The BDN Opinion section operates independently and does not set news policies or contribute to reporting or editing articles elsewhere in the newspaper or on bangordailynews.com
Amy Fried is a retired political science professor at the University of Maine. Her views are her own and do not represent those of any group with which she is affiliated.
There’s no doubt that Donald Trump had a major role in ending a federal right to abortion. The three Supreme Court justices he nominated were part of the 6-3 majority in the Dobbs decision, which overturned Roe v. Wade, fulfilling a long-standing social conservative goal.
It’s also clear that Trump’s proud of this, touting it many times, including in his debate with President Joe Biden and the one he recently had with Vice President Kamala Harris.
And, frankly, all that is perfectly reasonable. Getting rid of a nearly half century right to legal abortion, for which the Supreme Court allowed some limitations, is an historic step. Whether you like or dislike the decision, Trump bragging reflects reality.
But, along with Trump’s self-congratulation are contentions that are blatantly fictional. Some are seriously condescending toward women.
First, Trump’s repeatedly said “everyone wanted” Roe overturned, including “Every Democrat, every Republican” and “every legal scholar.”
This is just detached from reality.
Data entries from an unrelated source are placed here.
`config.mk`:
```
export PLATFORM = sky130hd
export DESIGN_NAME = req_gnt_if
export DESIGN_NICKNAME = d
export VERILOG_FILES = /design/src/rtl/req_gnt_if.sv
export SDC_FILE = /design/constraint.sdc
export NUM_CORES = 1
export LEC_CHECK = 0
export ABC_CLOCK_PERIOD_IN_PS = 1650
export BUFFER_PORTS_ARGS = -buffer_cell sky130_fd_sc_hd__clkbuf_2
export CAP_MARGIN = 20
export CELL_PAD_IN_SITES_DETAIL_PLACEMENT = 1
export CELL_PAD_IN_SITES_GLOBAL_PLACEMENT = 2
export CORE_MARGIN = 1.5
export CORE_UTILIZATION = 27
export CTS_CLUSTER_DIAMETER = 100
export DETAILED_ROUTE_END_ITERATION = 6
export HOLD_SLACK_MARGIN = 0.15
export PLACE_DENSITY_LB_ADDON = 0.15
export SKIP_CTS_REPAIR_TIMING = 1
export SLEW_MARGIN = 15
export SYNTH_ARGS = -nofsm -noshare
export SYNTH_HDL_FRONTEND = slang
export SYNTH_SLANG_ARGS = --single-unit
```
`constraint.sdc`:
```
create_clock -name clk -period 1.65 [get_ports clk]
set_input_delay 0.2475 -clock clk [delete_from_list [all_inputs] [get_ports clk]]
set_output_delay 0.2475 -clock clk [all_outputs]
set_load 0.03 [all_outputs]
```
`src/rtl/req_gnt_if.sv`:
```
// Request/grant interface adapter: skewed req drive, skewed gnt sample, change and toggle tracking.
// Define REQ_GNT_IF_MON_EN to compile in the grant-wait latency / timeout monitor.
module req_gnt_if #(
   parameter int unsigned W        = 4,
   parameter int unsigned OUT_SKEW = 0,
   parameter int unsigned IN_SKEW  = 1,
   parameter int unsigned TIMEOUT  = 15
) (
   input  logic         clk,
   input  logic         rst,
   input  logic         drv_valid,
   input  logic         drv_req,
   output logic         req,
   input  logic [W-1:0] gnt,
   output logic [W-1:0] gnt_smp,
   output logic         gnt_chg,
   output logic [7:0]   req_tog_cnt,
   output logic [7:0]   lat_cnt,
   output logic         timeout
);

   // Catch skew or timeout values the design cannot honour.
   if (OUT_SKEW > 7 || IN_SKEW > 4 || TIMEOUT > 254) begin : g_bad_param
      $error("req_gnt_if: parameter out of range");
   end

   // req_pipe[0] is the command register; the last stage drives req.
   logic         req_pipe [OUT_SKEW+1];
   logic [W-1:0] gnt_pipe [IN_SKEW+1];

   logic         cmd_nxt_c;
   logic         req_nxt_c;
   logic [W-1:0] smp_nxt_c;

   assign cmd_nxt_c = drv_valid ? drv_req : req_pipe[0];

   // Look one edge ahead so toggles and sample changes are recorded at the edge they occur.
   if (OUT_SKEW == 0) begin : g_req_nxt0
      assign req_nxt_c = cmd_nxt_c;
   end else begin : g_req_nxtn
      assign req_nxt_c = req_pipe[OUT_SKEW-1];
   end

   if (IN_SKEW == 0) begin : g_smp_nxt0
      assign smp_nxt_c = gnt;
   end else begin : g_smp_nxtn
      assign smp_nxt_c = gnt_pipe[IN_SKEW-1];
   end

   assign req     = req_pipe[OUT_SKEW];
   assign gnt_smp = gnt_pipe[IN_SKEW];

   always_ff @(posedge clk) begin
      if (rst) begin
         for (int unsigned i = 0; i <= OUT_SKEW; i++) req_pipe[i] <= 1'b0;
         for (int unsigned i = 0; i <= IN_SKEW; i++)  gnt_pipe[i] <= '0;
         gnt_chg     <= 1'b0;
         req_tog_cnt <= 8'd0;
      end else begin
         req_pipe[0] <= cmd_nxt_c;
         for (int unsigned i = 1; i <= OUT_SKEW; i++) req_pipe[i] <= req_pipe[i-1];
         gnt_pipe[0] <= gnt;
         for (int unsigned i = 1; i <= IN_SKEW; i++)  gnt_pipe[i] <= gnt_pipe[i-1];
         gnt_chg <= (smp_nxt_c != gnt_smp);
         if (req_nxt_c != req) req_tog_cnt <= req_tog_cnt + 8'd1;
      end
   end

`ifdef REQ_GNT_IF_MON_EN
   // Grant-wait monitor: counts cycles with req high and no grant on bit 0.
   logic wait_c;
   assign wait_c = req & ~gnt_smp[0];

   always_ff @(posedge clk) begin
      if (rst) begin
         lat_cnt <= 8'd0;
         timeout <= 1'b0;
      end else if (wait_c) begin
         if (lat_cnt != 8'hFF) lat_cnt <= lat_cnt + 8'd1;
         if (32'(lat_cnt) >= TIMEOUT) timeout <= 1'b1;
      end else begin
         lat_cnt <= 8'd0;
      end
   end
`else
   assign lat_cnt = 8'd0;
   assign timeout = 1'b0;
`endif

endmodule

```
Word-level counts from Yosys, hierarchy flattened

Memory sizes are Yosys's and may differ from the RTL's.
Index checks and enable logic that the tools add are counted.

Add/sub/neg operators: 1
Eq/ne operators: 2
Multiplexer cells: 8
Bitwise gates (word level): 2
Reduce and logical (&&, ||, !) cells: 1

Operators by type and width:

| kind                | number |
|---|---|
| $add 8x1->8 const B | 1 |
| $mux 4              | 2 |
| $mux 1              | 6 |
| $ne 4x4->1          | 1 |
| $or 1x1->1          | 2 |
| $ne 1x1->1          | 1 |
| $reduce_or 1->1     | 1 |

Bits in registers: 9
Bits in writable memories: 9
Bits of input ports: 8
Output and inout port bits: 23
Word-level logic and storage cells: 18
Memories kept: 2

Memory list:

| name     | words | bits a word | read ports | clocked after memory_dff | wr ports | line | RTL |
|---|---|---|---|---|---|---|---|
| gnt_pipe | 2     | 4           | 2          | 0                        | 2        | 29   | `logic [W-1:0] gnt_pipe [IN_SKEW+1];` |
| req_pipe | 1     | 1           | 1          | 0                        | 1        | 28   | `logic req_pipe [OUT_SKEW+1];` |

Depth between registers and ports, before layout

Depth after elaboration: 3
Depth in mapped cells: 4
Depth with buffers taken out: 4

Least setup slack after synthesis

No wires, ideal clock.

Kind: register to register
From: register req_tog_cnt[0]
To: register req_tog_cnt[6]
Arrival: 1.351 ns
Required time: 1.527 ns
Path slack: 0.176 ns
Cell stages (with the launch flop): 5
Period minus slack after synthesis: 1.474 ns
Cells stage by stage: dfxtp_1 ha_1 nand2_1 nor4_1 mux2_1

Longest elaborated chain between the ends: 1

RTL lines:

| what                     | line | RTL |
|---|---|---|
| start: declaration       | 17   | `output logic [7:0] req_tog_cnt,` |
| start signal: assignment | 65   | `if (req_nxt_c != req) req_tog_cnt <= req_tog_cnt + 8'd1;` |
| $add 8x1->8              | 65   |  |

Every way passes these cells.
A chain may end at the register's enable or synchronous reset.

Worst setup path after layout

From: memory req_pipe[0]
To: register req_tog_cnt[7]

Longest elaborated chain between the ends: 3

RTL lines:

| what               | line | RTL |
|---|---|---|
| start: declaration | 28   |  |
| $mem_v2 1x1 (*)    | -    |  |
| $mux 1             | 35   | `assign cmd_nxt_c = drv_valid ? drv_req : req_pipe[0];` |
| $ne 1x1->1 (*)     | 65   |  |

Mark *: on every way between the ends. The rest lies on a longest branch, timed or not.
## src/rtl/regfile_pkg.sv

```systemverilog
// Shared types and default sizing for the multi-port register file.
package regfile_pkg;

    localparam int XLEN_DEF = 32;
    localparam int NREG_DEF = 32;

    typedef enum logic {
        IDLE  = 1'b0,
        CLEAR = 1'b1
    } state_t;

endpackage

```

## src/rtl/regfile_wr_arb.sv

```systemverilog
// Per-address write arbitration: which port wins each address, and whether
// two enabled ports collided on the same nonzero address.
module regfile_wr_arb
    import regfile_pkg::*;
#(
    parameter int  NREG = NREG_DEF,
    parameter int  NWR  = 2,
    localparam int AW   = $clog2(NREG),
    localparam int PW   = (NWR > 1) ? $clog2(NWR) : 1
) (
    input  logic [NWR-1:0]     wr_en,
    input  logic [NWR*AW-1:0]  wr_addr,
    output logic [NREG-1:0]    hit,
    output logic [NREG*PW-1:0] sel,
    output logic               conflict
);

    logic match_s;

    // Later ports overwrite earlier ones, so the highest-index match wins.
    always_comb begin
        hit      = {NREG{1'b0}};
        sel      = {(NREG*PW){1'b0}};
        conflict = 1'b0;
        match_s  = 1'b0;
        for (int a = 1; a < NREG; a++) begin
            for (int p = 0; p < NWR; p++) begin
                match_s         = wr_en[p] && (wr_addr[p*AW +: AW] == AW'(a));
                hit[a]          = hit[a] | match_s;
                sel[a*PW +: PW] = match_s ? PW'(p) : sel[a*PW +: PW];
            end
        end
        for (int i = 0; i < NWR; i++) begin
            for (int j = i + 1; j < NWR; j++) begin
                conflict = conflict |
                           (wr_en[i] & wr_en[j] &
                            (wr_addr[i*AW +: AW] == wr_addr[j*AW +: AW]) &
                            (wr_addr[i*AW +: AW] != {AW{1'b0}}));
            end
        end
    end

endmodule

```

## src/rtl/regfile_mp.sv

```systemverilog
// Multi-port register file with hardwired x0, optional write-to-read bypass
// and a sequential clear engine that also runs after every reset.
module regfile_mp
    import regfile_pkg::*;
#(
    parameter int  XLEN   = XLEN_DEF,
    parameter int  NREG   = NREG_DEF,
    parameter int  NRD    = 2,
    parameter int  NWR    = 2,
    parameter int  BYPASS = 1,
    localparam int AW     = $clog2(NREG)
) (
    input  logic                clk,
    input  logic                reset_n,
    input  logic [NRD*AW-1:0]   rd_addr,
    output logic [NRD*XLEN-1:0] rd_data,
    input  logic [NWR-1:0]      wr_en,
    input  logic [NWR*AW-1:0]   wr_addr,
    input  logic [NWR*XLEN-1:0] wr_data,
    input  logic                clr_req,
    output logic                busy,
    output logic                wr_conflict
);

    localparam int             PW       = (NWR > 1) ? $clog2(NWR) : 1;
    localparam logic [AW-1:0]  CNT_ONE  = AW'(1'b1);
    localparam logic [AW-1:0]  CNT_LAST = AW'(NREG - 1);

    state_t               state_r;
    logic [AW-1:0]        cnt_r;
    logic                 wr_conflict_r;
    logic [XLEN-1:0]      mem_r [NREG];
    logic                 busy_s;
    logic [NWR-1:0]       wr_en_s;
    logic [NREG-1:0]      hit_s;
    logic [NREG*PW-1:0]   sel_s;
    logic                 conflict_s;
    logic [AW-1:0]        rd_a_s;

    assign busy_s      = (state_r == CLEAR);
    assign busy        = busy_s;
    assign wr_conflict = wr_conflict_r;
    // Gating the enables here silences both storage writes and bypass while clearing.
    assign wr_en_s     = busy_s ? {NWR{1'b0}} : wr_en;

    regfile_wr_arb #(
        .NREG (NREG),
        .NWR  (NWR)
    ) u_wr_arb (
        .wr_en    (wr_en_s),
        .wr_addr  (wr_addr),
        .hit      (hit_s),
        .sel      (sel_s),
        .conflict (conflict_s)
    );

    // Clear sequencer and registered collision flag.
    always_ff @(posedge clk or negedge reset_n) begin
        if (!reset_n) begin
            state_r       <= CLEAR;
            cnt_r         <= CNT_ONE;
            wr_conflict_r <= 1'b0;
        end else begin
            case (state_r)
                IDLE: begin
                    if (clr_req) begin
                        state_r       <= CLEAR;
                        cnt_r         <= CNT_ONE;
                        wr_conflict_r <= 1'b0;
                    end else begin
                        wr_conflict_r <= conflict_s;
                    end
                end
                CLEAR: begin
                    wr_conflict_r <= 1'b0;
                    if (cnt_r == CNT_LAST) begin
                        state_r <= IDLE;
                    end else begin
                        cnt_r <= cnt_r + CNT_ONE;
                    end
                end
                default: begin
                    state_r       <= CLEAR;
                    cnt_r         <= CNT_ONE;
                    wr_conflict_r <= 1'b0;
                end
            endcase
        end
    end

    // Storage array; deliberately not reset, the clear sequence zeroes it.
    always_ff @(posedge clk) begin
        if (busy_s) begin
            mem_r[cnt_r] <= {XLEN{1'b0}};
        end else begin
            for (int a = 1; a < NREG; a++) begin
                if (hit_s[a]) begin
                    mem_r[a] <= wr_data[int'(sel_s[a*PW +: PW])*XLEN +: XLEN];
                end
            end
        end
    end

    // Combinational read ports with x0, busy/reset masking and optional bypass.
    always_comb begin
        rd_data = {(NRD*XLEN){1'b0}};
        rd_a_s  = {AW{1'b0}};
        for (int r = 0; r < NRD; r++) begin
            rd_a_s = rd_addr[r*AW +: AW];
            if (!reset_n || busy_s || (rd_a_s == {AW{1'b0}})) begin
                rd_data[r*XLEN +: XLEN] = {XLEN{1'b0}};
            end else if ((BYPASS != 32'sd0) && hit_s[rd_a_s]) begin
                rd_data[r*XLEN +: XLEN] =
                    wr_data[int'(sel_s[int'(rd_a_s)*PW +: PW])*XLEN +: XLEN];
            end else begin
                rd_data[r*XLEN +: XLEN] = mem_r[rd_a_s];
            end
        end
    end

endmodule

```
As one law professor put it, “Any claim that all legal scholars wanted Roe overturned is mind-numbingly false.”
Moreover, most Americans backed Roe and were unhappy that it was overturned. More than two-thirds opposed the decision.
Since the decision, polling shows an increase in support for legal abortion. However, there’s certainly not unanimous support from either political party. A Pew poll earlier this year found that 41 percent of Republicans (and 85 percent of Democrats) thought abortion should be legal in all or most cases.
Also, while falsely saying everyone is pleased with Roe being overturned, Trump also claims that restrictive state laws are fine because they allow abortions to protect pregnant women. That’s what he said in his debate with Harris.
But in fact, medical exemptions in states with abortion bans have not worked well. As a review of these laws by the Kaiser Family Foundation concluded, life exceptions have kept physicians from practicing “evidence based medicine,” have “led physicians to delay providing miscarriage management care” and “exclude many health conditions” pregnant women face.
Last week we learned of two Georgia women, Candi Miller and Amber Nicole Thurman, “who died after being unable to get either a legal abortion or timely medical care.” Analyses concluded that both deaths were preventable.
In Texas, which has a very strict abortion ban, deaths of women during or soon after pregnancies, have climbed 56 percent from 2019 to 2022, far more than nationally.
These women leave behind loved ones — spouses, parents and children.
Harris called out Trump for his false portrayal about Americans’ take on abortion laws. She is right that “the pregnant woman being denied care in an emergency room because the health care providers are afraid they might go to jail and she’s bleeding out in a car in the parking lot. She didn’t want that. Her husband didn’t want that.”
And now Trump has taken a tack that’s incredibly patronizing.
Trump is telling women that they won’t care about abortion if he’s elected, writing (in all caps on his Truth Social site), “YOU WILL NO LONGER BE THINKING ABOUT ABORTION BECAUSE IT IS NOW WHERE IT ALWAYS HAD TO BE, WITH THE STATES.”
Yes, Trump has actually told women that they’ll stop caring about whether they can have an abortion if he becomes president again.
Evidently he thinks it won’t be important to women if they can have an abortion so they can finish their education or otherwise control their lives and the decision and timing of having children, or if they are in an abusive relationship, or if they have a health condition that makes continuing a pregnancy dangerous, or if the fetus has a serious abnormality.
Women won’t be interested in all that. No, instead, in Trump’s words, if he wins, women will be “HAPPY, HEALTHY, CONFIDENT AND FREE!” and abortion rights won’t matter to them.
Trump’s statements portray himself as the hero who overturned Roe, something, he says, all wanted, and will fully fulfill women who lost this federal right.
We’re all used to Trump’s bragging, I guess. But we should never accept this degree of delusion and condescension. Americans can select Harris, who grasps reality, respects women and, supporting personal freedom, has abortion policies most voters want.